Waldeck works long hours with his various jobs, but tries to squeeze in time off — a routine that can sometimes make him feel he’s still on the Block Plan.
The Tulsa, Oklahoma, native heard about CC from his brother, Robby Waldeck ’08.
The most inspiring professor he had at CC was Howard Drossman, whose classes he found challenging and thought-provoking.
“I rarely meet someone who is that pumped to get up every morning and continue doing what it is they do, especially when they can expect a certain amount of opposition from their students,” he says.
Waldeck himself is still pretty pumped up about what he does.
He began making furniture while still at CC and now uses traditional joinery techniques and solid wood to make functional objects and furniture that will stand up over time and through changing trends.

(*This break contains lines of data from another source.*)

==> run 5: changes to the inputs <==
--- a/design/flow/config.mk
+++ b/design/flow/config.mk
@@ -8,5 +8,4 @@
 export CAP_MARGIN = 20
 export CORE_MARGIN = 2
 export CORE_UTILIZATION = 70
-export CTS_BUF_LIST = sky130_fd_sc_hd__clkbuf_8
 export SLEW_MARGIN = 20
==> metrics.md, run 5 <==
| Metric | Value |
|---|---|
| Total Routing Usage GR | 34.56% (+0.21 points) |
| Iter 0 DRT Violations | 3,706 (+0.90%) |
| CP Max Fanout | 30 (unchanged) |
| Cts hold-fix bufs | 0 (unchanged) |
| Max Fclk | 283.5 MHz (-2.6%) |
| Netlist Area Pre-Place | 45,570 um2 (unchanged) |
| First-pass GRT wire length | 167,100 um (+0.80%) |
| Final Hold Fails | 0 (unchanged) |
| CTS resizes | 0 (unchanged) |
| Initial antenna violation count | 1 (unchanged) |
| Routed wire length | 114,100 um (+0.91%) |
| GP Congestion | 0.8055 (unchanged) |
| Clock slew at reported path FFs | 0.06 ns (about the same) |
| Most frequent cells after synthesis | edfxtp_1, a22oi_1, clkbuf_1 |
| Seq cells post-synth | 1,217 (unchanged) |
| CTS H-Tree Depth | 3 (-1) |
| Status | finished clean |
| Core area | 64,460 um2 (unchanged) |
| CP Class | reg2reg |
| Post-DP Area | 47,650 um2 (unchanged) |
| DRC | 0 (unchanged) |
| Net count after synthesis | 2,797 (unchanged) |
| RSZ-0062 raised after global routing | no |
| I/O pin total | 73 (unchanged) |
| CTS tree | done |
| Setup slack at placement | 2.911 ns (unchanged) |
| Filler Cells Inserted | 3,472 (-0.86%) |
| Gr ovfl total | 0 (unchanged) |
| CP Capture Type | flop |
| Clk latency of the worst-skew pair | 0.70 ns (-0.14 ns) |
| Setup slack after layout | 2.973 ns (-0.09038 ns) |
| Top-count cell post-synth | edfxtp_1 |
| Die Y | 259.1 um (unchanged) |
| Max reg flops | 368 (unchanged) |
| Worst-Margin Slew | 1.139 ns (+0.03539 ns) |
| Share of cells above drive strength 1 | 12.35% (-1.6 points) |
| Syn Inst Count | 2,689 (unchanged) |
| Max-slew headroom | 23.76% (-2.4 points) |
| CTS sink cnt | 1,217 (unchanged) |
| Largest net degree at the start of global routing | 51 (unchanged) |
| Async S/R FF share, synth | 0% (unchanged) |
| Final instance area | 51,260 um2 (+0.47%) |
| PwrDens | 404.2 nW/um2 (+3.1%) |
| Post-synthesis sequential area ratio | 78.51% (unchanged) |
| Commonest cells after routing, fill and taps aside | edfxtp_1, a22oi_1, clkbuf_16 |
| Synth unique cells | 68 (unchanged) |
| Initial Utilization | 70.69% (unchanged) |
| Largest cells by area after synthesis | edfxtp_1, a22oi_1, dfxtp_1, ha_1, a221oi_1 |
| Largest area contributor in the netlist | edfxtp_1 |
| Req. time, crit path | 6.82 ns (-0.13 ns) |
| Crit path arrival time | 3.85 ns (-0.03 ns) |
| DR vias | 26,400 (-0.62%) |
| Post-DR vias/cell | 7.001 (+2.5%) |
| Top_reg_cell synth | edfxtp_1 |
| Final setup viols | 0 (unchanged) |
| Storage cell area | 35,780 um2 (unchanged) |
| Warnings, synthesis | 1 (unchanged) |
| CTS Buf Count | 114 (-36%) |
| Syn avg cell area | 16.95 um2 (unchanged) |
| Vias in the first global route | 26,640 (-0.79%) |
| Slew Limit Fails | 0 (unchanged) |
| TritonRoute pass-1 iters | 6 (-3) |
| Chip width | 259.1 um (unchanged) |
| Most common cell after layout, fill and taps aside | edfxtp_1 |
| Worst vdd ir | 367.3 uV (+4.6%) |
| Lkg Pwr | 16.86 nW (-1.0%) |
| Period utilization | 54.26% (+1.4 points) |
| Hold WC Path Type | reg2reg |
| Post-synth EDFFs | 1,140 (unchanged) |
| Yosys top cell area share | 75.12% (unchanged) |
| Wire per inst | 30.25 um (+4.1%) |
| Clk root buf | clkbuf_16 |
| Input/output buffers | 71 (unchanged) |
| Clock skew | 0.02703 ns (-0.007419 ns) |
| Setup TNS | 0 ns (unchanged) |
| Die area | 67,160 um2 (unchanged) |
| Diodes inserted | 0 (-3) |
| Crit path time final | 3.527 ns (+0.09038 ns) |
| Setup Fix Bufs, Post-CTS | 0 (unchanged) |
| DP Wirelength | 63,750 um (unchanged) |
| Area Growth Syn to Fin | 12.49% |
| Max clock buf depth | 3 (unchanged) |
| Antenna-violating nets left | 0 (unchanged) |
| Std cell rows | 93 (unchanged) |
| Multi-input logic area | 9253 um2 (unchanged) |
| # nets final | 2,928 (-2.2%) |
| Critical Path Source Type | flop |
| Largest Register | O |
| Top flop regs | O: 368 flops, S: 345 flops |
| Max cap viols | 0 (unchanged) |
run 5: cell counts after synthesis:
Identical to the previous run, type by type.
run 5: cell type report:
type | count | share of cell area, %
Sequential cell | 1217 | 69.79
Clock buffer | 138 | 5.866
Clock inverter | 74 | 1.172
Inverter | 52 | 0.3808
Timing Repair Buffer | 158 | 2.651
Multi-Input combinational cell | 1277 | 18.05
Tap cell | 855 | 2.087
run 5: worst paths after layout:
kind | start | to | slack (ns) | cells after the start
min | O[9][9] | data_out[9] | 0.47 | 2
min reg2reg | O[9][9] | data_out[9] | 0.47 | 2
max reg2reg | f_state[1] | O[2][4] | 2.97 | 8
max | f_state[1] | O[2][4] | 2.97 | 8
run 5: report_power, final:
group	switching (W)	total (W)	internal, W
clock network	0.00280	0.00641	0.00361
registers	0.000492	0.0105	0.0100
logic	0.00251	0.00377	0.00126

“I started doing this work because I wanted to see more well-made goods in the world. I strive to make heirloom-quality items that are both beautiful and useful, with the hope that they can enhance the daily lives of those who use them.”
Waldeck’s furniture includes bookshelves, stools, cabinets, and coffee tables meticulously detailed from a variety of woods including ash, hickory, redwood, birch, and walnut. His smaller objects include a wedding album box made of walnut, mahogany, and suede.
Looking ahead 10 years, Waldeck and his fiancee hope to present classes, along with a residency program at the farm, so other artists and craftspeople can explore their own talents and passions.